Studies about repeatability and reproducibility of obtained models, as intended in [22], could represent an interesting and powerful complement of the work, too.

Moreover, the measurement of the 3D printed models performed by means of a calliper cannot be so accurate, mainly because of the operator’s difficulties in correctly individuate the specific positioning and orientation to read the values. The availability for example of a laser scanner instead of the calliper could remove this operator-dependent step and measurements accuracy would become significantly better. Similar difficulties were found in the digital measurement procedures, for which more refined tools could be thought. Speaking about operator independence, in order to make a comparison through a standardized procedure, an attempt to limit the dependence on the operator in the model creation and modification steps was made. Some steps such as smoothing and geometry fixing, however, cannot be totally user-independent. Even if the Laplacian smoothing at 10 iterations was seen to be a good compromise, the need for further local smoothing in specific sites still requires the manual intervention of the user. The challenge for future developments is to universalize even these steps and reach complete standardized and hopefully automatised reconstruction procedures.
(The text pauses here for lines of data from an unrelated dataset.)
This is an optimization exercise on Yosys and OpenROAD, whose aim is small area, a short achievable clock period and few clock cycles per item, not a production implementation.
No functional check of the RTL was part of any run shown here.

==> design/flow/config.mk <==
export PLATFORM = sky130hd
export DESIGN_NAME = pxit_cksum
export DESIGN_NICKNAME = pxit_cksum
export VERILOG_FILES = /design/flow/design.v
export SDC_FILE = /design/flow/constraint.sdc
export NUM_CORES = 4
export LEC_CHECK = 0
export CAP_MARGIN = 20
export CORE_MARGIN = 2
export CORE_UTILIZATION = 30
export PLACE_DENSITY = 0.5
export SLEW_MARGIN = 20
==> design/flow/constraint.sdc <==
create_clock -name core_clock -period 15.0 [get_ports {clk}]
set_input_delay 3.0000 -clock core_clock [delete_from_list [all_inputs] [get_ports {clk}]]
set_output_delay 3.0000 -clock core_clock [all_outputs]
set_load 0.01 [all_outputs]
==> design/flow/design.v <==
module pxit_cksum (
  input             clk,
  input             rst,           
  input             cfg_valid,
  output            cfg_ready,
  input      [31:0] cfg_seeds,
  input             in_valid,
  output            in_ready,
  input       [7:0] in_data,
  output reg        out_valid,
  output     [31:0] out_cksum,     
  output reg        out_ok,
  output     [31:0] poly
);
  localparam PKTSIZE = 337;
  localparam NDATA   = PKTSIZE - 4;    
  function automatic [7:0] xtime(input [7:0] a);
    xtime = {a[6:0], 1'b0} ^ (a[7] ? 8'h87 : 8'h00);
  endfunction
  reg        in_ready_r, cfg_ready_r;
  reg        configured, busy;
  reg  [1:0] step;
  reg  [8:0] cnt;            
  reg  [7:0] d_r;            
  reg        v_r;            
  reg        g_w0;           
  reg        g_d;            
  reg        g_f;            
  reg        g_rot;          
  reg        c_first, c_333, c_last;
  assign in_ready  = in_ready_r;
  assign cfg_ready = cfg_ready_r;
  wire take    = in_valid && in_ready_r;
  wire cfg_acc = cfg_valid && cfg_ready_r;
  wire cnt0    = (cnt == 9'd0);
  wire cntck   = (cnt >= NDATA);
  wire cntlast = (cnt == PKTSIZE - 1);
  wire busy_n       = cfg_acc || (busy && step != 2'd2);
  wire configured_n = !cfg_acc && (configured || (busy && step == 2'd2));
  always @(posedge clk) begin
    d_r <= in_data;
    if (rst) begin
      in_ready_r  <= 1'b0;
      cfg_ready_r <= 1'b1;
      configured  <= 1'b0;
      busy        <= 1'b0;
      step        <= 2'd0;
      cnt         <= 9'd0;
      v_r         <= 1'b0;
      g_w0        <= 1'b1;
      g_d         <= 1'b0;
      g_f         <= 1'b1;
      g_rot       <= 1'b0;
      c_first     <= 1'b0;
      c_333       <= 1'b0;
      c_last      <= 1'b0;
      out_valid   <= 1'b0;
    end else begin
      configured  <= configured_n;
      busy        <= busy_n;
      step        <= cfg_acc ? 2'd0 : step + {1'b0, busy};
      in_ready_r  <= configured_n && !busy_n;
      cfg_ready_r <= !busy_n && !take && cnt0;
      if (take)
        cnt <= cntlast ? 9'd0 : cnt + 9'd1;
      v_r         <= take;
      g_w0        <= !(take && (cnt0 || cntck));
      g_d         <= take && !cntck;
      g_f         <= !(take && cnt0);
      g_rot       <= take && cntck;
      c_first     <= take && cnt0;
      c_333       <= take && (cnt == NDATA);
      c_last      <= take && cntlast;
      out_valid   <= v_r && c_last;
    end
  end
  reg  [7:0] p0, p1, p2, p3;
  reg  [7:0] w0, w1, w2, w3;
  reg  [7:0] first;          
  reg        uniform;        
  reg        match;          
  assign poly      = {p3, p2, p1, p0};
  assign out_cksum = {w0, w1, w2, w3};
  wire [7:0] m = (w0 & {8{g_w0}}) ^ (d_r & {8{g_d}});
  wire [7:0] mx0 = m;
  wire [7:0] mx1 = xtime(mx0);
  wire [7:0] mx2 = xtime(mx1);
  wire [7:0] mx3 = xtime(mx2);
  wire [7:0] mx4 = xtime(mx3);
  wire [7:0] mx5 = xtime(mx4);
  wire [7:0] mx6 = xtime(mx5);
  wire [7:0] mx7 = xtime(mx6);
  function automatic [7:0] prod(input [7:0] c,
                                input [7:0] a0, input [7:0] a1, input [7:0] a2, input [7:0] a3,
                                input [7:0] a4, input [7:0] a5, input [7:0] a6, input [7:0] a7);
    prod = (a0 & {8{c[0]}}) ^ (a1 & {8{c[1]}}) ^ (a2 & {8{c[2]}}) ^ (a3 & {8{c[3]}}) ^
           (a4 & {8{c[4]}}) ^ (a5 & {8{c[5]}}) ^ (a6 & {8{c[6]}}) ^ (a7 & {8{c[7]}});
  endfunction
  wire [7:0] mp3 = prod(p3, mx0, mx1, mx2, mx3, mx4, mx5, mx6, mx7);
  wire [7:0] mp2 = prod(p2, mx0, mx1, mx2, mx3, mx4, mx5, mx6, mx7);
  wire [7:0] mp1 = prod(p1, mx0, mx1, mx2, mx3, mx4, mx5, mx6, mx7);
  wire [7:0] mp0 = prod(p0, mx0, mx1, mx2, mx3, mx4, mx5, mx6, mx7);
  wire       eq_w = (d_r == w0);
  wire       eq_f = (d_r == first);
  always @(posedge clk) begin
    if (cfg_acc) begin
      p3 <= 8'd0;
      p2 <= 8'd0;
      p1 <= 8'd1;
      p0 <= cfg_seeds[7:0];
    end else if (busy) begin
      p3 <= p2 ^ mp3;
      p2 <= p1 ^ mp2;
      p1 <= p0 ^ mp1;
      p0 <= mp0;
    end
    if (cfg_acc) begin
      w0 <= cfg_seeds[15:8];
      w1 <= cfg_seeds[23:16];
      w2 <= cfg_seeds[31:24];
    end else if (v_r || busy) begin
      w0 <= (w1 & {8{g_f}}) ^ mp3;
      w1 <= (w2 & {8{g_f}}) ^ mp2;
      w2 <= (w3 & {8{g_f}}) ^ mp1;
      w3 <= mp0 ^ (w0 & {8{g_rot}});
    end
    if (v_r && c_first)
      first <= d_r;
    if (v_r)
      uniform <= c_first || (uniform && eq_f);
    if (v_r && g_rot)
      match <= (c_333 || match) && eq_w;
    out_ok <= match && eq_w && !(uniform && eq_f);
  end
endmodule
==> design/flow/run.sh <==
#!/bin/bash
# synth_recipe.tcl (not shown) runs the flow's synth.tcl, then flattens the netlist and writes it again
# the make line also repeats each setting of config.mk as NAME=value (left out here)
make -C /OpenROAD-flow-scripts/flow DESIGN_CONFIG=/design/flow/config.mk WORK_HOME=/design/flow/orfs CLKGATE_MAP_FILE= SYNTH_SCRIPT=/design/flow/synth_recipe.tcl finish
==> reports/qor.yml, run 1 <==
yosys:
  synth_seq_cells: 107
  synth-edff-count: 50
  ys_seq_area_share_pct: 29.29
  synth_ff_type: "dfxtp_1"
  avgSynthCellArea_um2: 8.047
  syn_nets: 1169
  yosysWarnings: 1
  async_reset_ff_share_pct: 0
  ys_types: 70
  synthCells: 1121
  syn_area_um2: 9021
placement:
  dpl.cell_count: 1555
  portBuffers: 111
  dp.final_hpwl_um: 21880
  gp_congestion: 0.8055
die:
  num_io_pins: 112
  num_rows: 63
  start_util_pct: 30.44
  dieArea_um2: 31470
  coreArea_um2: 29640
  die_w_um: 177.4
  die_height_um: 177.4
routing:
  drtPass1Iterations: 7
  first_iter_violations: 524
  drc: 0
  wirelength_um: 30470
  via_per_inst: 4.964
  dr_total_vias: 7799
  wire_per_inst_um: 19.40
  ant_nets: 0
grt:
  grt_pass1_wl_um: 46160
  first_global_vias: 7433
  antenna_found_initial: 0
  grt-ovfl-total: 0
  grt_max_degree: 62
  grt_usage_pct: 19.55
sta:
  worstMarginPinSlew_ns: 1.088
  period_needed_ns: 5.015
  grt_setup_unrepaired: "false"
  drv_slew: 0
  finalHoldViolations: 0
  final-setup-viol-count: 0
  fin_crit_sh_pct: 33.44
  fin_skew_ns: 0.01506
  fin_setup_tns_ns: 0
  fmax_mhz: 199.4
  slew_headroom_pct: 27.29
run:
  cap_viol_max_count: 0
layout:
  fill_cells: 3105
  register_area_um2: 2643
  multi_input_area_um2: 6030
  finalNonFillerCells: 1571
  layout.nets: 1224
  synthToLayoutAreaGrowth_pct: 19.68
  drive_gt1_share_pct: 4.742
  antenna_cells: 0
clocking:
  ctsHoldBuffers: 0
  clock_latency_ns: 0.38
  cts_tree: "yes"
  post_cts_buffers: 0
  cts_buffers: 9
  cts_sinks: 107
  clock-root-buffer: "clkbuf_16"
  clk_pin_slew_ns: 0.08
  clk_path_buf_depth: 2
  htree_levels: 3
  ctsResizeCount: 0
outcome:
  status: "timing/DRC/antenna clean"
critical_path:
  r2r-start: "g_w0$_SDFF_PP1_"
  crit_path_start: "cfg_valid"
  cp_max_fo: 61
  reg2reg_setup_slack_ns: 10.41
  worstRegToRegCells: 10
  required_ns: 14.87
  worstSetupPathType: "in2reg"
  r2r-end: "w0[2]$_DFFE_PP_"
  critPathCaptureType: "register"
  crit_arrival_ns: 4.89
  start_kind: "input port"
  crit_path_end: "w1[3]$_DFFE_PP_"
worst_hold_path:
  min_path_type: "reg2reg"
[cell usage in the layout (no fill, tap or decap), drive strengths merged, types with 3 or more instances in the layout]
cell type	instances
o21a	3
inv	18
o22ai	5
a21oi	42
nand2	290
xnor3	16
a211oi	5
and2	6
a22o	5
nor3b	4
dfxtp	57
o21ai	42
clkbuf	9
o211ai	19
nor4	5
clkdlybuf4s50	111
buf	19
and3	5
clkinv	3
xor2	88
ha	4
xnor2	193
a22oi	5
nor3	16
mux2i	17
edfxtp	50
mux2	3
a221oi	3
nor2	77
a32oi	3
nand3	14
nor4b	3
nand4	4
[stage by stage]
step | area (um2) | hold WS (ns) | setup slack, ns | utilization [%]
final | 10800 | 0.4836 | 9.985 | 36.43
after global routing | 10800 | 0.4928 | 9.868 | 36.43
after CTS | 10800 | 0.4857 | 9.971 | 36.43
after detailed placement | 10470 | 0.4562 | 9.588 | 35.31
after global placement | 10470 | 0.4794 | 9.617 | 35.31
after floorplan | 9021 | 0.4029 | 10.67 | -
[how the worst min path moves through the flow]
stage,startpoint,endpoint,slack (ns),cells past startpoint
after global routing,c_last$_SDFF_PP0_,out_valid$_SDFF_PP0_,0.49,1
after CTS,c_last$_SDFF_PP0_,out_valid$_SDFF_PP0_,0.49,1
final,c_last$_SDFF_PP0_,out_valid$_SDFF_PP0_,0.48,1
after floorplan,d_r[6]$_DFF_P_,first[6]$_DFFE_PP_,0.40,0
after global placement,c_last$_SDFF_PP0_,out_valid$_SDFF_PP0_,0.48,1
after detailed placement,c_last$_SDFF_PP0_,out_valid$_SDFF_PP0_,0.46,1
[area by class of cell]
class                      count  share of cell area [%]
clock buffer                   9                   2.086
clock inverter                 7                  0.9735
inverter                      14                  0.4867
multi-input combinational    914                   55.85
sequential                   107                   24.48
tap                          390                   4.520
timing repair buffer         130                   11.61
[worst max-delay path, stage by stage]
cell and delay [ns]:
clkdlybuf4s50_1 0.43, nand2_2 0.07, buf_4 0.49, nand2_1 0.83
[synthesized netlist by cell type, drive strengths merged, types with 3 or more instances]
library cell	n	area share, %
and2	6	0.42
and3	5	0.35
dfxtp	57	13
a21oi	42	2.3
a22o	5	0.49
o21ai	42	2.3
o21a	3	0.25
xor2	88	8.8
inv	13	0.54
nor3	16	0.89
nor4	5	0.35
nor3b	4	0.33
xnor3	16	4.0
mux2i	17	1.9
nand2	290	12
o22ai	5	0.35
clkbuf	72	3.0
a32oi	3	0.29
a221oi	3	0.29
edfxtp	50	17
buf	14	0.78
a211oi	5	0.42
o211ai	19	1.6
a22oi	5	0.53
nand4	4	0.28
nor2	77	3.2
nor4b	3	0.29
nand3	14	0.78
xnor2	193	19
mux2	3	0.37
ha	4	0.55
[state kept, by name, indices dropped and copies added, names as in the netlist, 2 cells and up]
register and count:
p3 8, p2 8, first 8, w1 8, w2 8, d_r 8, w0 8, cnt 9
step 2, w3 8, p0 8, p1 8
[cells by family (layout without fill, tap and decap cells)]
logic type / after synthesis / count (layout) / synth area share, %
AND/OR/NAND/NOR: 436 / 436 / 20.01
multiplexers: 20 / 20 / 2.261
adder cells (fa/ha/maj): 4 / 4 / 0.5548
XOR/XNOR: 299 / 299 / 32.48
flip-flops: 107 / 107 / 29.29
buffers and inverters: 100 / 160 / 4.355
AO/OA/AOI/OAI: 155 / 155 / 11.04
[per-layer routing]
metal,vias to the layer above,share of wire (%),GRT usage [%]
met5,-,0,0
met4,0,2.7,6.284
met3,40,5.1,2.464
met2,218,47,31.40
met1,3739,45,27.15
li1,3802,-,-
==> run 2: changes to the inputs <==
--- a/design/flow/config.mk
+++ b/design/flow/config.mk
@@ -5,8 +5,8 @@
 export SDC_FILE = /design/flow/constraint.sdc
 export NUM_CORES = 4
 export LEC_CHECK = 0
-export CAP_MARGIN = 20
+export CAP_MARGIN = 80
 export CORE_MARGIN = 2
 export CORE_UTILIZATION = 30
 export PLACE_DENSITY = 0.5
-export SLEW_MARGIN = 20
+export SLEW_MARGIN = 80
==> reports/qor.yml, run 2 <==
sta:
  fin_skew_ns: 0.009482
  slew_headroom_pct: 79.73
  final-setup-viol-count: 0
  fin_setup_tns_ns: 0
  drv_slew: 0
  grt_setup_unrepaired: "false"
  worstMarginPinSlew_ns: 0.3018
  finalHoldViolations: 0
  period_needed_ns: 4.829
  fin_crit_sh_pct: 32.19
  fmax_mhz: 207.1
placement:
  dpl.cell_count: 1634
  dpl_cell_area_um2: 11840
  gp_congestion: 0.8055
  portBuffers: 111
  dp.final_hpwl_um: 23640
clocking:
  post_cts_buffers: 0
  clock-root-buffer: "clkbuf_16"
  ctsHoldBuffers: 0
  cts_sinks: 107
  clk_pin_slew_ns: 0.08
  ctsResizeCount: 0
  clock_latency_ns: 0.37
  htree_levels: 3
  cts_buffers: 9
  clk_path_buf_depth: 2
  cts_tree: "yes"
layout:
  largest_register_ffs: 9
  design_area_um2: 12350
  fill_cells: 2970
  synthToLayoutAreaGrowth_pct: 36.91
  drive_gt1_share_pct: 20.41
  antenna_cells: 0
  multi_input_area_um2: 6884
  final_common_cell: "nand2_1"
  register_area_um2: 2735
  layout.nets: 1307
  final_cell_mix: "nand2_1, xnor2_1, clkdlybuf4s50_1"
  largest-register: "cnt"
  finalNonFillerCells: 1654
yosys:
  synth_mux_area_share_pct: 2.261
  synth-edff-count: 50
  synth-adder-area-share_pct: 0.5548
  synthCells: 1121
  syn_area_um2: 9021
  yosysTopAreaCell: "xnor2_1"
  avgSynthCellArea_um2: 8.047
  synth_xor_xnor_area_share_pct: 32.48
  ys_top_cells_by_count: "nand2_1, xnor2_1, xor2_1"
  synth_seq_cells: 107
  synth_top_family_by_area: "XOR/XNOR gates"
  synth_ff_type: "dfxtp_1"
  netlist.area_leader.share_pct: 18.45
  syn_nets: 1169
  ys_seq_area_share_pct: 29.29
  synth.most_common_cell: "nand2_1"
  synthSimpleGateAreaFrac_pct: 20.01
  synth_compound_area_share_pct: 11.04
  synthTopCellsByArea: "xnor2_1, edfxtp_1, dfxtp_1, nand2_1, xor2_1"
  yosysWarnings: 1
  ys_types: 70
  async_reset_ff_share_pct: 0
grt:
  grt_pass1_wl_um: 46960
  grt_usage_pct: 19.86
  grt-ovfl-total: 0
  antenna_found_initial: 1
  first_global_vias: 7793
  grt_max_degree: 35
critical_path:
  critical_path.max_stage_delay_ns: 0.55
  r2r-start: "w0[4]$_DFFE_PP_"
  path_cells: "buf_2 -> clkdlybuf4s18_2 -> clkdlybuf4s50_1"
  worstRegToRegCells: 13
  reg2reg_setup_slack_ns: 10.68
  cp_max_fo: 5
  required_ns: 12.00
  r2r-end: "w0[2]$_DFFE_PP_"
  critPathCaptureType: "output port"
  start_kind: "register"
  crit_family: "buffers and inverters"
  path_buf_inv: 3
  cp_slowest_cell: "clkdlybuf4s50_1"
  worstSetupPathType: "reg2out"
  crit_arrival_ns: 1.83
routing:
  dr_total_vias: 8168
  via_per_inst: 4.938
  ant_nets: 0
  wirelength_um: 31190
  first_iter_violations: 625
  drtPass1Iterations: 5
  drc: 0
  wire_per_inst_um: 18.86
die:
  num_rows: 63
  die_height_um: 177.4
  dieArea_um2: 31470
  start_util_pct: 30.44
  die_w_um: 177.4
  coreArea_um2: 29640
  num_io_pins: 112
run:
  cap_viol_max_count: 0
worst_hold_path:
  min_path_type: "reg2reg"
  hold_start: "c_last$_SDFF_PP0_"
  whs_path_depth: 1
  whs_endpoint: "out_valid$_SDFF_PP0_"
outcome:
  status: "timing/DRC/antenna clean"
[run 2: changes by cell type in the layout (fill, tap and decap cells not counted), sizes merged]
cell	before	now
buf	19	79
clkbuf	9	10
clkdlybuf4s15	0	11
clkdlybuf4s18	0	11
clkinvlp	0	1
inv	18	17
[run 2: how the worst max path moves through the flow]
| stage | startpoint | to | slack, ns | depth (start not counted) |
|---|---|---|---|---|
| after detailed placement | cfg_valid | w1[0]$_DFFE_PP_ | 10.42 | 6 |
| after floorplan | cfg_valid | w0[0]$_DFFE_PP_ | 10.67 | 3 |
| after CTS | p0[7]$_DFFE_PP_ | poly[7] | 10.15 | 3 |
| after global placement | cfg_valid | w1[4]$_DFFE_PP_ | 9.62 | 4 |
| after global routing | p0[7]$_DFFE_PP_ | poly[7] | 10.10 | 3 |
| final | p0[7]$_DFFE_PP_ | poly[7] | 10.17 | 3 |
[run 2: cell families (layout without fill, tap and decap cells)]
kind of cell | count (synthesis) | count (layout)
AOI/OAI and AO/OA | 155 | 155
xor gates and xnor gates | 299 | 299
adders and majority gates | 4 | 4
buffers and inverters | 100 | 243
DFF | 107 | 107
muxes | 20 | 20
and+or+nand+nor | 436 | 436
[run 2: per-stage QoR]
stage | hold slack [ns] | setup WS (ns) | util, %
floorplan | 0.4029 | 10.67 | -
global placement | 0.4794 | 9.617 | 35.31
detailed placement | 0.4725 | 10.42 | 39.94
CTS | 0.5021 | 10.15 | 40.97
global route | 0.5127 | 10.10 | 41.67
finish | 0.5087 | 10.17 | 41.67
[run 2: final cells by class]
type,count,area share (%)
Clock buffer,9,1.824
Clock inverter,7,0.6484
Inverter,14,0.4559
Multi-Input combinational cell,914,55.74
Sequential cell,107,22.15
Tap cell,390,3.951
Timing Repair Buffer,213,15.24
[run 2: per-layer routing]
metal  GRT usage (%)  vias to the layer above  routed length, um
met3           2.635                       32               1676
met5               0                        -                 13
met4           5.567                        2                593
li1                -                     3960                  -
met2           32.90                      222              15010
met1           27.03                     3952              13890
==> run 3: changes to the inputs <==
==> design/flow/flow/run.sh (new file) <==
#!/bin/bash
# The standard layout, with the ports buffered by plain buffers instead of the
# delay buffers buffer_ports picks by default.
set -euo pipefail
export BUFFER_PORTS_ARGS="-buffer_cell sky130_fd_sc_hd__buf_2"
bash standard.sh finish > standard.log 2>&1
==> design/flow/standard.sh (new file) <==
#!/bin/bash
# synth_recipe.tcl (not shown) runs the flow's synth.tcl, then flattens the netlist and writes it again
# the make line also repeats each setting of config.mk as NAME=value (left out here)
make -C /OpenROAD-flow-scripts/flow DESIGN_CONFIG=/design/flow/config.mk WORK_HOME=/design/flow/orfs CLKGATE_MAP_FILE= SYNTH_SCRIPT=/design/flow/synth_recipe.tcl "${@:-finish}"
--- a/design/flow/config.mk
+++ b/design/flow/config.mk
@@ -5,8 +5,8 @@
 export SDC_FILE = /design/flow/constraint.sdc
 export NUM_CORES = 4
 export LEC_CHECK = 0
-export CAP_MARGIN = 80
+export CAP_MARGIN = 20
 export CORE_MARGIN = 2
 export CORE_UTILIZATION = 30
 export PLACE_DENSITY = 0.5
-export SLEW_MARGIN = 80
+export SLEW_MARGIN = 20
removed: design/flow/run.sh
==> reports/qor.yml, run 3 <==
outcome:
  status: "timing/DRC/antenna clean"
critical_path:
  crit_family: "flip-flops"
  crit_arrival_ns: 1.59
  start_kind: "register"
  critPathCaptureType: "output port"
  path_buf_inv: 1
  worstSetupPathType: "reg2out"
  cp_max_fo: 20
  path_cells: "buf_2"
  critical_path.max_stage_delay_ns: 0.94
  required_ns: 12.00
  cp_slowest_cell: "dfxtp_1"
layout:
  register_area_um2: 2643
  final_cell_mix: "nand2_1, xnor2_1, buf_2"
  antenna_cells: 0
  largest_register_ffs: 9
  utilization_pct: 34.45
  drive_gt1_share_pct: 14.20
  synthToLayoutAreaGrowth_pct: 13.18
  finalNonFillerCells: 1573
  multi_input_area_um2: 6018
  design_area_um2: 10210
  largest-register: "cnt"
  fill_cells: 3197
  layout.nets: 1226
  final_common_cell: "nand2_1"
die:
  num_io_pins: 112
  num_rows: 63
  die_height_um: 177.4
  dieArea_um2: 31470
  coreArea_um2: 29640
  start_util_pct: 30.44
  die_w_um: 177.4
sta:
  final-setup-viol-count: 0
  finalHoldViolations: 0
  fin_setup_tns_ns: 0
  fmax_mhz: 218.1
  fin_crit_sh_pct: 30.57
  worstMarginPinSlew_ns: 0.9677
  whs_ns: 0.4903
  period_needed_ns: 4.585
  drv_slew: 0
  slew_headroom_pct: 35.02
  grt_setup_unrepaired: "false"
  fin_skew_ns: 0.02164
  setup_ws_ns: 10.41
yosys:
  synth.most_common_cell: "nand2_1"
  synthCells: 1121
  synth-edff-count: 50
  ys_types: 70
  yosysWarnings: 1
  ys_seq_area_share_pct: 29.29
  yosysTopAreaCell: "xnor2_1"
  ys_top_cells_by_count: "nand2_1, xnor2_1, xor2_1"
  async_reset_ff_share_pct: 0
  synth_ff_type: "dfxtp_1"
  syn_area_um2: 9021
  avgSynthCellArea_um2: 8.047
  synthTopCellsByArea: "xnor2_1, edfxtp_1, dfxtp_1, nand2_1, xor2_1"
  syn_nets: 1169
  netlist.area_leader.share_pct: 18.45
  synth_seq_cells: 107
clocking:
  htree_levels: 3
  clock_latency_ns: 0.37
  cts_sinks: 107
  ctsHoldBuffers: 0
  ctsResizeCount: 0
  clk_path_buf_depth: 2
  cts_buffers: 9
  clk_pin_slew_ns: 0.09
  post_cts_buffers: 0
  clock-root-buffer: "clkbuf_16"
  cts_tree: "yes"
routing:
  wirelength_um: 30410
  first_iter_violations: 626
  dr_total_vias: 7848
  via_per_inst: 4.989
  wire_per_inst_um: 19.33
  drtPass1Iterations: 5
  ant_nets: 0
  drc: 0
grt:
  grt_usage_pct: 19.63
  grt-ovfl-total: 0
  antenna_found_initial: 0
  grt_pass1_wl_um: 46490
  grt_max_degree: 62
  first_global_vias: 7433
placement:
  dpl.cell_count: 1556
  dp.final_hpwl_um: 21940
  dpl_cell_area_um2: 9907
  place_ws_ns: 9.947
  portBuffers: 111
  gp_congestion: 0.8341
run:
  cap_viol_max_count: 0
worst_hold_path:
  min_path_type: "reg2reg"
==> run 3: cell counts after synthesis <==
No cell type changed its count.
==> run 3: layout make-up <==
type	count	share of cell area, %
Clock buffer	9	2.206
Sequential cell	107	25.88
Inverter	14	0.5147
Timing Repair Buffer	132	7.059
Tap cell	390	4.779
Clock inverter	7	0.6127
Multi-Input combinational cell	914	58.95
==> run 3: path summary, 6_finish.rpt <==
check	from	endpoint	depth (start not counted)	slack [ns]
min	c_last$_SDFF_PP0_	out_valid$_SDFF_PP0_	1	0.49
min reg2reg	c_last$_SDFF_PP0_	out_valid$_SDFF_PP0_	1	0.49
max	p1[4]$_SDFFE_PP0P_	poly[12]	1	10.41
max reg2reg	g_w0$_SDFF_PP1_	p0[7]$_DFFE_PP_	10	10.60
==> run 3: logic make-up (layout without fill, tap and decap cells) <==
kind of cell    Yosys count  after routing  synth area share [%]
fa+ha+maj                 4              4                0.5548
xor+xnor                299            299                 32.48
buf+inv                 100            162                 4.355
simple gates            436            436                 20.01
compound gates          155            155                 11.04
flops                   107            107                 29.29
mux                      20             20                 2.261
==> run 3: layer usage <==
layer | global-route usage (%) | part of all wire [%] | vias up
met4 | 7.070 | 3.2 | 0
met3 | 2.935 | 5.1 | 39
met1 | 27.87 | 47 | 3795
met5 | 0 | 0 | -
met2 | 30.07 | 45 | 224
li1 | - | - | 3790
The crucial importance of performing an accurate reconstruction is in this study demonstrated, especially if simulations are used in supporting clinical decisions [23]. Even apparently negligible geometrical differences, coming from different segmentation software, can turn into enormous variations of hemodynamic parameters, which place in the centre the crucial and delicate role the segmentation process holds. This evidence has to be always taken into account in the biomedical field and especially in arteries study, because CFD simulations are usually the starting point for surgery considerations about stent implantations and further stent development studies.